Abstract

"Wafting" oxygen is a possible strategy to deliver oxygen to a patient who may not tolerate delivery systems that involve contact on the face. We wished to assess the concentration of oxygen delivered to the patient with various methods of "wafting" oxygen. Three methods of wafting oxygen were examined: an infant resuscitator bag, a standard pediatric Hudson RCI face mask, and a piece of standard green oxygen tubing. Contour lines for oxygen concentrations of 30% to 70% in 10% intervals were found with a Teledyne oxygen meter, at an oxygen flow rate of 5 L/min and 10 L/min. Experimental conditions simulated an infant in a cot in a pediatric ward. The resuscitator bag can not be recommended for wafting oxygen delivery, as the flow-back valve may close and result in insignificant levels of oxygen delivery. Oxygen tubing gave a useable area too narrow for use with an active patient, with 30% oxygen concentration being available in an area with width of only 18 cm.
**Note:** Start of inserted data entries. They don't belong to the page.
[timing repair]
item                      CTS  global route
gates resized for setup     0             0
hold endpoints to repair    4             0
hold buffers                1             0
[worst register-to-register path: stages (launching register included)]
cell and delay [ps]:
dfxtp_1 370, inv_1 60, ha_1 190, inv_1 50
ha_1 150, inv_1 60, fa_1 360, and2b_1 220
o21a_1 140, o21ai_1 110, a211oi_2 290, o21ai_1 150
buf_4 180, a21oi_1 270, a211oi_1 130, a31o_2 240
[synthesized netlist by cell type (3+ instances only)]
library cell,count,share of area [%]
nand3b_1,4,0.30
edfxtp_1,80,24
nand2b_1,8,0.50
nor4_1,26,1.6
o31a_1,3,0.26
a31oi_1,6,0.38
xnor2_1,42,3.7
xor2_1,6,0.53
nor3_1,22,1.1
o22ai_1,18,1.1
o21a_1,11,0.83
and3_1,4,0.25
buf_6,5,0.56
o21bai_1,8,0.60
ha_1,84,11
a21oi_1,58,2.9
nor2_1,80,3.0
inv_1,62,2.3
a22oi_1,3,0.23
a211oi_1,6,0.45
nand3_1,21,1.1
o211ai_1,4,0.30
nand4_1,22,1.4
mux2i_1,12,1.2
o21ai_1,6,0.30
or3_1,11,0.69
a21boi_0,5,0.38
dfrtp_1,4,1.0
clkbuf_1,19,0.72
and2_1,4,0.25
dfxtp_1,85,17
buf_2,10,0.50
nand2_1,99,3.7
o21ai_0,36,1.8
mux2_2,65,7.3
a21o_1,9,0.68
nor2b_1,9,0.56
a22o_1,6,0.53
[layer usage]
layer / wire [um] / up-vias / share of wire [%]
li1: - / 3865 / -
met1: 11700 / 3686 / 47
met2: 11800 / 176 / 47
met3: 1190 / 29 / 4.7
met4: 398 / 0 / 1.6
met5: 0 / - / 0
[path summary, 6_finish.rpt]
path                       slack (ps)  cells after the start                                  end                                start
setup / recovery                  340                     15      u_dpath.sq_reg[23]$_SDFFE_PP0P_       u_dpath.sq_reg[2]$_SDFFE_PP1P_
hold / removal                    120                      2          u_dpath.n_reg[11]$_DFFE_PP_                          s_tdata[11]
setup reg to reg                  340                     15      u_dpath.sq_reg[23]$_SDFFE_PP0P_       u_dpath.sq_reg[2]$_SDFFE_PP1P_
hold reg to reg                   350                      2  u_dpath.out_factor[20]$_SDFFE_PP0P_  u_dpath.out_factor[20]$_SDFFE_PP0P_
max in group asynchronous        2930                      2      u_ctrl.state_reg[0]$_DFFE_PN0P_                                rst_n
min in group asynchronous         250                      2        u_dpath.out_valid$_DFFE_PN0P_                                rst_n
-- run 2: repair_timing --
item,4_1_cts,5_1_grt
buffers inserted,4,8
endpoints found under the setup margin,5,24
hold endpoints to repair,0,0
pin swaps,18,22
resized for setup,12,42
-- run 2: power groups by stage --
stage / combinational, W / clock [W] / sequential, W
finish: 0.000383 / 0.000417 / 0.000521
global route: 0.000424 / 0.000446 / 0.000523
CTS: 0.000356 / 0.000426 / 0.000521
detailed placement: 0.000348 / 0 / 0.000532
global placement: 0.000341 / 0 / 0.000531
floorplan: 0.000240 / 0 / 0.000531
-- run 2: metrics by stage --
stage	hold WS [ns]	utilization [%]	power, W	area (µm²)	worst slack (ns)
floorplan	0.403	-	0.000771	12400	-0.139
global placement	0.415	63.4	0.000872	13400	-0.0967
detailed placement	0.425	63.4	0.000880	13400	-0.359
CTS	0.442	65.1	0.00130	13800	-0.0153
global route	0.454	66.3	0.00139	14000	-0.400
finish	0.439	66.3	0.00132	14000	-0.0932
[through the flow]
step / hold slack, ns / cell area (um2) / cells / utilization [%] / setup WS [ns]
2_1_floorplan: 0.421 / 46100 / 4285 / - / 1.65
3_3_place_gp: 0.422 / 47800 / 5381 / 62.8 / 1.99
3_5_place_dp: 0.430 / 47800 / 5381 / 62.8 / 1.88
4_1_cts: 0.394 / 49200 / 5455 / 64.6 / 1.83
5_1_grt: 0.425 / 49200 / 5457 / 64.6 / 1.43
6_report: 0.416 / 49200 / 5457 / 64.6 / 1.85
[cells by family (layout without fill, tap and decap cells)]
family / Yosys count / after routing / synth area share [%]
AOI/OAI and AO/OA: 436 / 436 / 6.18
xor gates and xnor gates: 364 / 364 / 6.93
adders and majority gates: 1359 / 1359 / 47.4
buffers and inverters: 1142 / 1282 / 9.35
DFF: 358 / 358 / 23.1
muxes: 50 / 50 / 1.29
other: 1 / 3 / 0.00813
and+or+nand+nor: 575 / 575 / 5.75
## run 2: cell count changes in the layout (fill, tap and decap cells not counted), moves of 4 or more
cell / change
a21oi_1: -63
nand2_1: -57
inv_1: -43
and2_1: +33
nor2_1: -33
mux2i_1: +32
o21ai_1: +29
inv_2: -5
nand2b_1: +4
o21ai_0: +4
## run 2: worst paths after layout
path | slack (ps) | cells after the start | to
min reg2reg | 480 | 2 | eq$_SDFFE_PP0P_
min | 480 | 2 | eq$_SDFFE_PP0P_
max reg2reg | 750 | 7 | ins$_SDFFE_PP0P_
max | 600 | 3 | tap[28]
**src/rtl/gbi_pkg.sv**
```systemverilog
`default_nettype none

package gbi_pkg;

    localparam int DEF_MAX_COLS = 256;
    localparam int DEF_MAX_ROWS = 256;

    localparam int CFG_IDX_W = 2;
    localparam int CNT_W     = 6;

    // register indexes on the configuration port
    localparam logic [CFG_IDX_W-1:0] CFG_GRID_COLS   = 2'd0;
    localparam logic [CFG_IDX_W-1:0] CFG_GRID_ROWS   = 2'd1;
    localparam logic [CFG_IDX_W-1:0] CFG_CELL_WIDTH  = 2'd2;
    localparam logic [CFG_IDX_W-1:0] CFG_CELL_HEIGHT = 2'd3;

    localparam logic OP_LOAD  = 1'b0;
    localparam logic OP_QUERY = 1'b1;

    localparam logic [8:0]  RST_GRID_SIZE = 9'd256;
    localparam logic [31:0] RST_SPACING   = 32'h0001_0000;

    // quotient bits per divider pass
    localparam logic [CNT_W-1:0] DIV_INDEX_STEPS  = 6'd32;
    localparam logic [CNT_W-1:0] DIV_WEIGHT_STEPS = 6'd17;

    typedef struct packed {
        logic             start;
        logic [31:0]      rem_init;
        logic [31:0]      dvd_init;
        logic [31:0]      divisor;
        logic [CNT_W-1:0] steps;
    } div_ctl_t;

    typedef struct packed {
        logic busy;
        logic done;
    } div_stat_t;

endpackage

`default_nettype wire

```
**src/rtl/gbi_divider.sv**
```systemverilog
`default_nettype none

// Restoring divider, one quotient bit per cycle. The partial remainder is
// preloaded (must be below the divisor) and dividend bits enter MSB first.
module gbi_divider
    import gbi_pkg::*;
(
    input  wire logic      clk,
    input  wire logic      rst_n,
    input  wire div_ctl_t  ctl,
    output div_stat_t      stat,
    output logic [31:0]    quotient,
    output logic [31:0]    remainder
);

    logic             busy_reg;
    logic             done_reg;
    logic [CNT_W-1:0] cnt_reg;
    logic [31:0]      rem_reg;
    logic [31:0]      dvd_reg;
    logic [31:0]      dv_reg;
    logic [31:0]      q_reg;

    logic [32:0] shifted;
    logic [32:0] diff;
    logic        fits;
    logic [31:0] rem_next;

    always_comb
    begin
        shifted  = {rem_reg, dvd_reg[31]};
        diff     = shifted - {1'b0, dv_reg};
        fits     = (shifted >= {1'b0, dv_reg});
        rem_next = fits ? diff[31:0] : shifted[31:0];
    end

    always_ff @(posedge clk or negedge rst_n)
    begin
        if (!rst_n)
        begin
            busy_reg <= 1'b0;
            done_reg <= 1'b0;
            cnt_reg  <= '0;
        end
        else
        begin
            done_reg <= 1'b0;
            if (ctl.start)
            begin
                busy_reg <= 1'b1;
                cnt_reg  <= ctl.steps;
            end
            else if (busy_reg)
            begin
                cnt_reg <= cnt_reg - 1'b1;
                if (cnt_reg == CNT_W'(1))
                begin
                    busy_reg <= 1'b0;
                    done_reg <= 1'b1;
                end
            end
        end
    end

    always_ff @(posedge clk)
    begin
        if (ctl.start)
        begin
            rem_reg <= ctl.rem_init;
            dvd_reg <= ctl.dvd_init;
            dv_reg  <= ctl.divisor;
            q_reg   <= '0;
        end
        else if (busy_reg)
        begin
            rem_reg <= rem_next;
            dvd_reg <= {dvd_reg[30:0], 1'b0};
            q_reg   <= {q_reg[30:0], fits};
        end
    end

    assign stat.busy = busy_reg;
    assign stat.done = done_reg;
    assign quotient  = q_reg;
    assign remainder = rem_reg;

endmodule

`default_nettype wire

```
This is, however, a suitable method in short-term attended administration, either during feeding, or in the situation of a neonatal resuscitation. The standard pediatric Hudson RCI face mask, at a flow rate of 10 L/min, delivers 30% oxygen to an area 35 cm wide and 32 cm from the top of the mask. At 10 L/min, 40% oxygen is delivered to an area 16 cm wide and 14 cm from the top of the mask. This is an area large enough to be usable in the infant who will not tolerate other methods of oxygen delivery. The contour lines are presented graphically. Although wafting can never replace conventional methods of oxygen delivery to children, if these have failed, a standard pediatric oxygen mask can give significant oxygen therapy without irritating the patient. Care should be taken to place the mask in the area described (ie, opposite the chest) to give the maximum benefit. Short-term administration can be appropriate with standard oxygen tubing aimed at the airway.